胃カメラ、造影剤CT、心エコー検査、採血、肺活量検査、呼吸器用のマウスピースの作成に歯のおそうじ、手術や麻酔の説明と、手術に向けた検査や準備が続いた。毎月の糖尿病の診断、年1回の脳神経内科のMRI、ついでに歯医者さんで抜歯と、週3日ペースで病院通いだった。
一方で、会社の仕事も通常どおりこなしながら、組合大会の準備と運営もあった。自分でもどこが病気なのか、さっぱりわからない。
今日は病院の帰りに、お山に登った。先週の金曜からお酒を断っているから、足取りも軽快だった。マヤーと遊んでいた時間を除けば、標準タイムで行けたよ。帰ってから片付けものをしたり、入院の支度をするうちに、こんな時間になってしまった。
そう、先週土曜には会えなかったマヤーに、きょうは会えた。あいかわらずのツンデレだけれど、きょうは帰りも待っていて、呼んだら来た。もうおなかいっぱいで、お父さんに用はないはずなのに、「マヤー」と呼びかけたら、いつもどおり「まやー」と返事をして、近くに寄ってくる。かわいい。
ちゅーるをあげながら、「お父さん、しばらく来られないけれど、みんなに甘えて、ごちそうにありつんだよ」と話しかけていたのに、何か感じるものがあったのかな。
こっちに来たり、あっちに行ったり、「ばいばい、また来るから」と声をかけると、駆けてくきて、帰してくれない。10月もおわりなのに、里では25℃超えの夏日が続いているけれど、山は冷える。さびしいのかもしれないね。夏にあじさいが咲くあたりで、毛づくろいを始めたので、「また来るから」と呼びかけて立ち去ると、毛づくろいをやめて、私のことをじっと見上げていた。後ろ髪ひかれながら、山を降りた。
退院したら、まっさきにマヤーに会いに行こうと思った。もちろん、傷口が完全に塞がらないうちは、バスとケーブルで。ケーブル駅からマヤーの遊び場まで約300メートルだけれど、階段が69段ある。旧天上寺の石段の2割ほどだとはいえ、手術を終えたばかりの病み上がりの身にはつらいかもね。術後はリハビリと体力回復に励みたい。

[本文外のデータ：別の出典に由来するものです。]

## config.mk

```make
export PLATFORM = sky130hd
export DESIGN_NAME = imem_arb
export DESIGN_NICKNAME = d
export VERILOG_FILES = /design/src/rtl/imem_arb.sv
export SDC_FILE = /design/constraint.sdc
export NUM_CORES = 1
export LEC_CHECK = 0
export ABC_AREA = 1
export BUFFER_PORTS_ARGS = -buffer_cell sky130_fd_sc_hd__buf_2
export CORE_ASPECT_RATIO = 0.6
export CORE_MARGIN = 2
export CORE_UTILIZATION = 42
export DETAILED_ROUTE_END_ITERATION = 7
export PLACE_DENSITY = 0.86
export SYNTH_ARGS = -nofsm -noshare
export SYNTH_HDL_FRONTEND = slang
export SYNTH_SLANG_ARGS = --single-unit
```

## constraint.sdc

```tcl
create_clock -name clk -period 0.8 [get_ports clk]
set_input_delay 0.16 -clock clk [delete_from_list [all_inputs] [get_ports clk]]
set_output_delay 0.16 -clock clk [all_outputs]
set_load 0.02 [all_outputs]
```

## src/rtl/imem_arb.sv

```systemverilog
//------------------------------------------------------------------------------
// imem_arb
//   Two-requester arbiter in front of a combinational instruction ROM.
//   Fetch has default priority. A debug/loader requester that keeps losing
//   builds up a starve count; once it reaches STARVE_MAX the arbiter switches
//   to FORCE and gives the next cycle to debug. Read data is registered, so
//   each grant yields its result one cycle later.
//
//   Optional feature macro: IMEM_ARB_DEBUG_EN
//     defined   : debug port, starve counter and NORMAL/FORCE FSM are built.
//     undefined : fetch-only; d_gnt and d_rvalid tie to 0, d_req and d_addr
//                 are ignored, mem_addr follows f_addr.
//
//   Ports
//     clk       in   system clock, rising edge
//     reset     in   asynchronous active-low reset
//     f_req     in   fetch read request
//     f_addr    in   fetch word address [5:0]
//     f_gnt     out  fetch granted this cycle (combinational)
//     f_rvalid  out  rdata holds a fetch result
//     d_req     in   debug read request
//     d_addr    in   debug word address [5:0]
//     d_gnt     out  debug granted this cycle (combinational)
//     d_rvalid  out  rdata holds a debug result
//     mem_addr  out  ROM address [5:0]
//     mem_q     in   ROM read data [N-1:0]
//     rdata     out  registered read data [N-1:0]
//
//   Revision: 1.0
//------------------------------------------------------------------------------
`default_nettype none

module imem_arb #(
  parameter int N          = 32,
  parameter int STARVE_MAX = 4
) (
  input  logic         clk,
  input  logic         reset,
  input  logic         f_req,
  input  logic [5:0]   f_addr,
  output logic         f_gnt,
  output logic         f_rvalid,
  input  logic         d_req,
  input  logic [5:0]   d_addr,
  output logic         d_gnt,
  output logic         d_rvalid,
  output logic [5:0]   mem_addr,
  input  logic [N-1:0] mem_q,
  output logic [N-1:0] rdata
);

`ifdef IMEM_ARB_DEBUG_EN

  typedef enum logic [0:0] {
    NORMAL = 1'b0,
    FORCE  = 1'b1
  } state_t;

  state_t     state;
  logic [3:0] starve_cnt;
  logic [3:0] cnt_inc;
  logic       force_dbg;

  always_comb begin
    cnt_inc   = (starve_cnt == 4'hF) ? 4'hF : starve_cnt + 4'd1;
    // FORCE is only entered once the count has reached STARVE_MAX, so
    // being in FORCE with a live request is the starvation condition.
    force_dbg = (state == FORCE) && d_req;
    // Grants are gated by reset so nothing is granted while held in reset.
    d_gnt     = reset && d_req && (force_dbg || !f_req);
    f_gnt     = reset && f_req && !d_gnt;
    mem_addr  = d_gnt ? d_addr : f_addr;
  end

  // Arbitration FSM and starve counter.
  always_ff @(posedge clk or negedge reset) begin
    if (!reset) begin
      state      <= NORMAL;
      starve_cnt <= 4'd0;
    end else begin
      if (d_req && !d_gnt) begin
        starve_cnt <= cnt_inc;
        if (cnt_inc >= 4'(STARVE_MAX)) begin
          state <= FORCE;
        end
      end else begin
        // Either debug was served or it withdrew: starvation is over.
        starve_cnt <= 4'd0;
        state      <= NORMAL;
      end
    end
  end

  always_ff @(posedge clk or negedge reset) begin
    if (!reset) begin
      d_rvalid <= 1'b0;
    end else begin
      d_rvalid <= d_gnt;
    end
  end

`else

  // Fetch-only build: debug inputs and the starve limit have no effect.
  logic unused_dbg;
  assign unused_dbg = ^{d_req, d_addr, 4'(STARVE_MAX)};

  assign d_gnt    = 1'b0;
  assign d_rvalid = 1'b0;
  assign f_gnt    = reset && f_req;
  assign mem_addr = f_addr;

`endif

  // Shared read path: capture ROM data on any grant; hold otherwise.
  always_ff @(posedge clk or negedge reset) begin
    if (!reset) begin
      f_rvalid <= 1'b0;
      rdata    <= '0;
    end else begin
      f_rvalid <= f_gnt;
      if (f_gnt || d_gnt) begin
        rdata <= mem_q;
      end
    end
  end

endmodule

`default_nettype wire

```

==> flow_summary.json, run 1 <==
{
  "finalNonFillerCells": 274,
  "rrSetupSlack_ps": 40,
  "synthFlopType": "dfrtp_1",
  "tritoncts": "yes",
  "pin_count": 90,
  "cp.arrival_ps": 820,
  "syn_inst": 151,
  "endpoint": "rdata[26]",
  "synth.distinct_cells": 8,
  "p_leak_uw": 0.00120,
  "violations": "hold timing, setup timing",
  "nFillCells": 267,
  "post-place-ws_ps": -77.0,
  "die_y_um": 48.8,
  "worstPathRequired_ps": 640,
  "yosysWarnings": 0,
  "worstSetupPathType": "flip-flop to output port",
  "crit_family": "flip-flops",
  "slowest_delay_ps": 400,
  "htreeDepth": 2,
  "yosys.area.top_type_share_pct": 58.7,
  "finalHoldWorstSlack_ps": -124,
  "fin_crit_sh_pct": 123,
  "critPathBufInv": 1,
  "core_area_um2": 3220,
  "drc_errors": 0,
  "gp_congestion": 0.652,
  "initial_core_util_pct": 43.7,
  "dpl.hpwl_um": 2170,
  "grtUsageMet2_pct": 31.3,
  "yosys_register_bits": 33,
  "avgSynthCellArea_um2": 9.32,
  "antenna_cells": 0,
  "cp-start-kind": "flip-flop",
  "synth.yosys.seq_area_share_pct": 58.7,
  "wirelength_um": 3380,
  "placed_cell_area_um2": 1770,
  "insertion_delay_ps": 280,
  "cp.depth": 1,
  "clk_pin_slew_worst_paths_ps": 70,
  "grt_pass1_vias": 1247,
  "rows": 16,
  "crit_start": "rdata[26]",
  "dieWidth_um": 78.7,
  "cp_slowest_cell": "dfrtp_1",
  "grt_use_total_pct": 18.3,
  "status": "finished with violations",
  "fin_skew_ps": 0,
  "grt_max_degree": 34,
  "worst_slack_ps": -181,
  "antenna_found_initial": 0,
  "cp_max_fo": 2,
  "syn_area_um2": 1410,
  "fin_nets": 276,
  "synthTopCellsByCount": "64 x nand2_1, 33 x dfrtp_1, 32 x nand3_1",
  "postSynth.asyncResetShare_pct": 100,
  "yosys-top-cells-area": "dfrtp_1 59%, nand2_1 17%, nand3_1 11%",
  "dieArea_um2": 3850,
  "synth_most_common_cell": "nand2_1",
  "busiest_layer": "met2",
  "cts_buffer_depth": 2,
  "yosys.area.top_type": "dfrtp_1",
  "synth_edf_count": 0,
  "hold_path.class": "input port to asynchronous set/reset pin",
  "via_per_inst": 4.55,
  "drt_iter0_drc": 16,
  "maxCapViolCount": 0,
  "powerDensity_nw_per_um2": 2170,
  "finalMaxSlewViolations": 0,
  "fmax_mhz": 1020,
  "crit_chain": "buf_6",
  "rr_worst_depth": 3,
  "crit-reg2reg-launch": "rdata[2]",
  "firstDrtPassIters": 3,
  "routedWlPerCell_um": 12.3,
  "rsz0062_at_grt": "yes",
  "period_needed_ps": 981,
  "vias": 1247,
  "drive_gt1_share_pct": 42.8,
  "setup_viol": 33,
  "cp-end-kind": "output port",
  "overflow": 0,
  "use_met1_pct": 20.7,
  "clock_sinks": 33,
  "finalHoldViolations": 29,
  "grt_util_met3_pct": 8.15,
  "ant_nets": 0,
  "dp_cells": 256,
  "crit-reg2reg-capture": "rdata[2]",
  "port_buffers": 68,
  "cts_made_buffers": 5,
  "grt_pass1_wl_um": 5350,
  "cts_root_buf": "clkbuf_8",
  "ir_drop_mv": 1.24,
  "syn2layout_area_growth_pct": 53.3,
  "final_area_um2": 2160
}
-- layout by cell type, fill, tap and decap left out --
| master | netlist | layout |
|---|---|---|
| conb_1 | 1 | 2 |
| clkbuf_8 | 0 | 7 |
| nand2_1 | 64 | 64 |
| buf_4 | 16 | 19 |
| clkinv_2 | 0 | 1 |
| dfrtp_1 | 33 | 33 |
| nand2_8 | 1 | 1 |
| clkinvlp_4 | 0 | 1 |
| buf_6 | 3 | 33 |
| buf_2 | 0 | 33 |
| buf_12 | 0 | 3 |
| nand3_1 | 32 | 32 |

そういえば、れんちゃんの出発前にも、地元のクロも、お山のマヤーも、会いに来てくれたね。
クロはれんちゃんと一緒に会って以来、しばらく見なくて、心配していた。しかし、ご隠居宅の庭には、あいかわらず出没しているようだ。これから寒くなるから心配だね。クロママのSさんにも連絡をとろうと思う。

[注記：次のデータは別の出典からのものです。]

File: src/rtl/serial_subtractor_ctrl.sv
// serial_subtractor_ctrl: bit-serial a - b - bin_in using one full_subtractor, LSB first.
// Define SUB_SIGNED_OVF_EN to add the signed-overflow output ovf.
module full_subtractor (
    input  logic a,
    input  logic b,
    input  logic bin,
    output logic diff,
    output logic borrow
);
    assign diff   = a ^ b ^ bin;
    assign borrow = (~a & (b | bin)) | (b & bin);
endmodule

二丁目の原っぱのあさがおも、れんちゃんが旅立つのに合わせるかのように7月24日に開花した。あさがおは朝早くに見に行かないとだめだね。山賊さんと一緒に数を数えていたけれど、どんどん増えて、いつもより30分早く自宅を出るようなった。あさがおの花は一時は1000に迫る勢いだった。しかし10月2日の昼、ついに草刈りが入ってしまった。この日の朝にも681咲いていて、山賊さんは、ほんとうにショックだったろう。来年にはマンション建設が始まるのかもしれない。
しかし、あれだけ刈られても、まだ生き残っている株がある。今日も花が13(かれん風には13にん)さいていた。
あすも病院にはあさがおを見てから行くつもりだけれど、この調子ならまだ咲いていそうだね。れんちゃんがあのあさがおを見つけたのは、2年前の10月26日だった。
2年前は、あさがおは12月はじめまで咲いていたけれど、今年はどうかな。ひょっとすると、退院する11月には、まだ咲いているかもしれないね。
庭の夏花火は終わりかけだけれど、ニチニチソウは、また新しいつぼみをつけていた。ペンタスのつぼみは、なかなか花開かないね。あした入院で、花が咲いているところを見られないのは、残念。自動水やり器もセットしたし、帰ったら、ニチニチソウもペンタスも花を咲かせていてくれるかな?
術後、水を飲めないのと、食事が再開しても重湯から始まっておかゆが続くのは、考えるだけ憂鬱だね。傷面積の少ない腹腔鏡手術で済むのだから、贅沢をいってはいけないが。しかし、考えるのは退院してからのことばかりだけれど、入院だって小旅行のようでちょっと楽しい。
旅行といえば、この夏は、れんちゃんといろいろな場所に行ったね。またどこかに一緒に行けるのを心から楽しみにしています。元気になって帰ってくるからね。おやすみなさい。